Mister Sun’s room was blessed with a balcony and a vertical ashtray bolted to the exterior wall. The room itself was as expected: a broad slab of a bed dressed in tired clothes, carpet trodden thin, blank walls lightly pitted by ten years of corrosive sweat in the air. The balcony was indeed a blessing, though. It hung from the face of the hotel that was turned away from the noise of the city, overlooking a tree-fringed disc of churned mud that a previous client had told him was a dog-walking park. It looked thoroughly medieval to Mister Sun, and he wondered how many dogs had died there. Still and all, it was pleasant to stand there on the balcony and smoke, obscured from the sight of the city, letting the Los Angeles early evening thaw his bones a little. With one thumb he batted out a text to his girlfriend that she wouldn’t see until morning in Greenwich Mean Time, thereby completing the day’s necessary tasks. He warmly anticipated the delivery of the food he knew was good at the Mark, the carpaccio and the sliders, and a few hours of American television before a decent night’s sleep. He had to kill someone in the morning.

And a beautiful morning it was. Mister Sun took coffee and porridge—which the locals insisted on referring to as “oatmeal”—in the diner-style restaurant off the hotel lobby. He discreetly swallowed two loperamide tablets with his coffee. Those, and the low-residue foods consumed over the last half-day, would limit his bowel movements, which he preferred when working. He checked his message again on the phone. His client had spoken. The photo was of the client himself, a baggy-looking man with red-rimmed eyes, giving the thumbs-up in front of his own manic grin. The text laid over the image read “Getting it done!” Mister Sun presumed this was some kind of hearty encouragement. It was far from the first time he’d conceived of his client as a bit of a dick.
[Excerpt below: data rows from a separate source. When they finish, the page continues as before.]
--- config.mk ---
export PLATFORM = sky130hd
export DESIGN_NAME = text_overlay_flat
export DESIGN_NICKNAME = d
export VERILOG_FILES = /design/src/rtl/text_overlay_pkg.sv /design/src/rtl/text_overlay_if.sv /design/src/rtl/text_overlay_bcd_counter.sv /design/src/rtl/text_overlay.sv /design/src/flat_wrapper.sv
export SDC_FILE = /design/constraint.sdc
export NUM_CORES = 1
export LEC_CHECK = 0
export ABC_AREA = 0
export CORE_MARGIN = 2
export CORE_UTILIZATION = 59
export DETAILED_ROUTE_END_ITERATION = 12
export DONT_BUFFER_PORTS = 1
export GPL_ROUTABILITY_DRIVEN = 1
export GPL_TIMING_DRIVEN = 1
export PLACE_DENSITY = 0.78
export SLEW_MARGIN = 20
export SYNTH_ARGS = -nofsm -noshare
export SYNTH_HDL_FRONTEND = slang
export SYNTH_HIERARCHICAL = 1
export SYNTH_SLANG_ARGS = --single-unit
--- constraint.sdc ---
create_clock -name clk -period 2.7 [get_ports clk]
set_clock_uncertainty 0.2 [all_clocks]
set_input_delay 0.135 -clock clk [delete_from_list [all_inputs] [get_ports clk]]
set_output_delay 0.135 -clock clk [all_outputs]
set_load 0.05 [all_outputs]
--- src/rtl/text_overlay_pkg.sv ---
// Shared definitions for the text overlay: game state encodings, font-ROM bus
// widths, character and colour constants, and the fixed label strings.
// A label string is packed with its first (leftmost) character in the MSB byte.
package text_overlay_pkg;

  typedef enum logic [1:0] {
    ST_PLAY  = 2'b00,
    ST_READY = 2'b01,
    ST_PAUSE = 2'b10,
    ST_OVER  = 2'b11
  } game_state_e;

  localparam int unsigned ROM_AW = 11;
  localparam int unsigned ROM_DW = 8;

  localparam logic [6:0] CH_BLANK  = 7'h00;
  localparam logic [6:0] CH_DIGIT0 = 7'h30;

  localparam logic [11:0] COL_SCORE = 12'hF00;
  localparam logic [11:0] COL_MSG   = 12'hFFF;

  localparam logic [47:0] STR_SCORE = "SCORE:";
  localparam logic [39:0] STR_BALL  = "BALL:";
  localparam logic [39:0] STR_READY = "READY";
  localparam logic [71:0] STR_OVER  = "GAME OVER";

  // Character idx (0 = leftmost) of a len-character string, zero-extended to
  // 72 bits. Only the 7-bit ASCII part of each byte is returned.
  function automatic logic [6:0] str_char(input logic [71:0] str, input int unsigned len,
                                          input int unsigned idx);
    return str[8 * (len - 1 - idx) +: 7];
  endfunction

endpackage

--- src/rtl/text_overlay_if.sv ---
// Font ROM read bus.
//   rom_addr : {char[6:0], row[3:0]} driven by the overlay
//   rom_data : glyph row returned by the ROM one clock after rom_addr
// master = overlay side, slave = ROM side.
interface text_overlay_if;
  import text_overlay_pkg::*;

  logic [ROM_AW-1:0] rom_addr;
  logic [ROM_DW-1:0] rom_data;

  modport master (output rom_addr, input rom_data);
  modport slave  (input rom_addr, output rom_data);
endinterface

--- src/rtl/text_overlay_bcd_counter.sv ---
// Cascaded BCD up-counter that saturates at all nines.
//   clk, reset : pixel clock, asynchronous active-high reset
//   inc_i      : add one (ignored when saturated)
//   clr_i      : clear to zero; wins over inc_i
//   value_o    : BCD value, digit 0 in the LSBs
//   max_o      : value is all nines
module bcd_counter #(
  parameter int unsigned DIGITS = 2
) (
  input  logic                  clk,
  input  logic                  reset,
  input  logic                  inc_i,
  input  logic                  clr_i,
  output logic [4*DIGITS-1:0]   value_o,
  output logic                  max_o
);

  logic [4*DIGITS-1:0] value_q, value_d;
  logic                all_nines;
  logic                carry;

  always_comb begin
    all_nines = 1'b1;
    for (int unsigned i = 0; i < DIGITS; i++) begin
      if (value_q[4*i +: 4] != 4'd9) all_nines = 1'b0;
    end
  end

  always_comb begin
    value_d = value_q;
    carry   = inc_i & ~all_nines;
    for (int unsigned i = 0; i < DIGITS; i++) begin
      if (carry) begin
        if (value_q[4*i +: 4] == 4'd9) begin
          value_d[4*i +: 4] = 4'd0;
        end else begin
          value_d[4*i +: 4] = value_q[4*i +: 4] + 4'd1;
          carry             = 1'b0;
        end
      end
    end
    if (clr_i) value_d = '0;
  end

  always_ff @(posedge clk or posedge reset) begin
    if (reset) value_q <= '0;
    else       value_q <= value_d;
  end

  assign value_o = value_q;
  assign max_o   = all_nines;

endmodule

--- src/rtl/text_overlay.sv ---
// Score / message text overlay for the pong display.
// Looks up the character under the current pixel, drives the font ROM address
// in the same cycle, and registers text_on / text_rgb from the returned glyph
// row one cycle later (2 clk from x/y to text_rgb).
//   clk, reset       : pixel clock, asynchronous active-high reset
//   x_i, y_i         : current pixel column / row
//   frame_tick_i     : one pulse per frame, drives the GAME OVER blink
//   state_i          : game state (PLAY / READY / PAUSE / OVER)
//   ball_i           : balls remaining
//   score_inc_i/clr_i: score counter controls
//   rom              : font ROM bus (master side)
//   text_rgb_o       : overlay colour, 0 when text_on_o is low
//   text_on_o        : overlay pixel active
//   score_o          : BCD score, digit 0 in the LSBs
//   score_max_o      : score saturated at all nines
module text_overlay
  import text_overlay_pkg::*;
#(
  parameter int unsigned DIGITS       = 2,
  parameter int unsigned SCALE        = 1,
  parameter int unsigned SCORE_X      = 240,
  parameter int unsigned SCORE_Y      = 40,
  parameter int unsigned MSG_X        = 248,
  parameter int unsigned MSG_Y        = 224,
  parameter int unsigned BLINK_FRAMES = 30,
  parameter int unsigned LZ_BLANK     = 1
) (
  input  logic                 clk,
  input  logic                 reset,
  input  logic [9:0]           x_i,
  input  logic [9:0]           y_i,
  input  logic                 frame_tick_i,
  input  logic [1:0]           state_i,
  input  logic [1:0]           ball_i,
  input  logic                 score_inc_i,
  input  logic                 score_clr_i,
  text_overlay_if.master       rom,
  output logic [11:0]          text_rgb_o,
  output logic                 text_on_o,
  output logic [4*DIGITS-1:0]  score_o,
  output logic                 score_max_o
);

  localparam int unsigned SCORE_LEN = 13 + DIGITS;
  localparam int unsigned CW_SH     = 3 + SCALE;
  localparam int unsigned BW        = (BLINK_FRAMES > 1) ? $clog2(BLINK_FRAMES) : 1;

  // ---------------------------------------------------------------- score
  logic [4*DIGITS-1:0] score_w;

  bcd_counter #(
    .DIGITS (DIGITS)
  ) u_bcd_counter (
    .clk     (clk),
    .reset   (reset),
    .inc_i   (score_inc_i),
    .clr_i   (score_clr_i),
    .value_o (score_w),
    .max_o   (score_max_o)
  );

  assign score_o = score_w;

  // ---------------------------------------------------------------- blink
  logic [BW-1:0] blink_cnt_q, blink_cnt_d;
  logic          blank_q, blank_d;  // 1 = GAME OVER hidden

  always_comb begin
    blink_cnt_d = blink_cnt_q;
    blank_d     = blank_q;
    if (state_i != ST_OVER) begin
      // Every entry into OVER starts a fresh visible half-period.
      blink_cnt_d = '0;
      blank_d     = 1'b0;
    end else if (frame_tick_i) begin
      if (blink_cnt_q == BW'(BLINK_FRAMES - 1)) begin
        blink_cnt_d = '0;
        blank_d     = ~blank_q;
      end else begin
        blink_cnt_d = blink_cnt_q + 1'b1;
      end
    end
  end

  // ---------------------------------------------------------------- geometry
  // 11-bit offsets keep the sign: bit 10 set means the pixel is left of / above
  // the region origin.
  logic [10:0] sdx, sdy, mdx, mdy;
  logic [10:0] s_idx, m_idx;
  int unsigned si, mi;

  assign sdx   = {1'b0, x_i} - 11'(SCORE_X);
  assign sdy   = {1'b0, y_i} - 11'(SCORE_Y);
  assign mdx   = {1'b0, x_i} - 11'(MSG_X);
  assign mdy   = {1'b0, y_i} - 11'(MSG_Y);
  assign s_idx = sdx >> CW_SH;
  assign m_idx = mdx >> CW_SH;
  assign si    = 32'(s_idx);
  assign mi    = 32'(m_idx);

  // ---------------------------------------------------------------- digits
  logic [6:0] dig_char [DIGITS];

  always_comb begin : digit_chars
    logic zero_run;
    dig_char = '{default: CH_BLANK};
    zero_run = 1'b1;
    // Walk from the most-significant digit; blank zeros until the first
    // non-zero digit, but always show digit 0.
    for (int k = DIGITS - 1; k >= 0; k--) begin
      zero_run = zero_run & (score_w[4*k +: 4] == 4'd0);
      if ((LZ_BLANK != 0) && zero_run && (k != 0)) dig_char[k] = CH_BLANK;
      else dig_char[k] = CH_DIGIT0 + {3'b000, score_w[4*k +: 4]};
    end
  end

  // ---------------------------------------------------------------- characters
  logic [6:0] s_char, m_char;
  logic       s_in, m_in;

  always_comb begin
    s_char = CH_BLANK;
    if (si < 6) begin
      s_char = str_char({24'd0, STR_SCORE}, 6, si);
    end else if (si < 6 + DIGITS) begin
      for (int unsigned k = 0; k < DIGITS; k++) begin
        if (si == 6 + DIGITS - 1 - k) s_char = dig_char[k];
      end
    end else if ((si >= 7 + DIGITS) && (si < 12 + DIGITS)) begin
      s_char = str_char({32'd0, STR_BALL}, 5, si - (7 + DIGITS));
    end else if (si == 12 + DIGITS) begin
      s_char = CH_DIGIT0 + {5'b00000, ball_i};
    end
  end

  always_comb begin
    m_char = CH_BLANK;
    if (state_i == ST_OVER) begin
      if (mi < 9) m_char = str_char(STR_OVER, 9, mi);
    end else begin
      if (mi < 5) m_char = str_char({32'd0, STR_READY}, 5, mi);
    end
  end

  always_comb begin
    s_in = !sdx[10] && !sdy[10] && (si < SCORE_LEN) && ((sdy >> SCALE) < 11'd16) &&
           (state_i != ST_READY);
    m_in = !mdx[10] && !mdy[10] && ((mdy >> SCALE) < 11'd16) &&
           (((state_i == ST_READY) && (mi < 5)) ||
            ((state_i == ST_OVER) && (mi < 9) && !blank_q));
  end

  // ---------------------------------------------------------------- stage 0
  logic       hit_d, hit_q;
  logic       msg_d, msg_q;
  logic [2:0] col_d, col_q;
  logic [6:0] char_sel;
  logic [3:0] row_sel;

  always_comb begin
    hit_d    = 1'b0;
    msg_d    = 1'b0;
    col_d    = 3'd0;
    char_sel = CH_BLANK;
    row_sel  = 4'd0;
    // Message beats score where the two regions overlap.
    if (m_in) begin
      hit_d    = 1'b1;
      msg_d    = 1'b1;
      char_sel = m_char;
      row_sel  = 4'(mdy >> SCALE);
      col_d    = 3'(mdx >> SCALE);
    end else if (s_in) begin
      hit_d    = 1'b1;
      char_sel = s_char;
      row_sel  = 4'(sdy >> SCALE);
      col_d    = 3'(sdx >> SCALE);
    end
  end

  assign rom.rom_addr = {char_sel, row_sel};

  // ---------------------------------------------------------------- stage 1
  logic        text_on_d, text_on_q;
  logic [11:0] text_rgb_d, text_rgb_q;

  always_comb begin
    text_on_d  = hit_q & rom.rom_data[3'd7 - col_q];
    text_rgb_d = text_on_d ? (msg_q ? COL_MSG : COL_SCORE) : 12'h000;
  end

  always_ff @(posedge clk or posedge reset) begin
    if (reset) begin
      blink_cnt_q <= '0;
      blank_q     <= 1'b0;
      hit_q       <= 1'b0;
      msg_q       <= 1'b0;
      col_q       <= 3'd0;
      text_on_q   <= 1'b0;
      text_rgb_q  <= 12'h000;
    end else begin
      blink_cnt_q <= blink_cnt_d;
      blank_q     <= blank_d;
      hit_q       <= hit_d;
      msg_q       <= msg_d;
      col_q       <= col_d;
      text_on_q   <= text_on_d;
      text_rgb_q  <= text_rgb_d;
    end
  end

  assign text_on_o  = text_on_q;
  assign text_rgb_o = text_rgb_q;

endmodule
After breakfast, he visited the reception desk and asked if there might be any mail for him. There was. A large cardboard envelope. He made a point of opening it in front of the receptionist, stripping off the pull tab to reveal a thick screenplay, shrink-wrapped. He rolled his eyes, and the receptionist smiled sympathetically. He smiled back, gave a good-natured shrug, and tucked it under his arm for the return to his room. Only in Los Angeles would the production of a screenplay be an instantly forgotten piece of information. It marked him as unspecial. Just another of the ten million people aimlessly orbiting the movie business.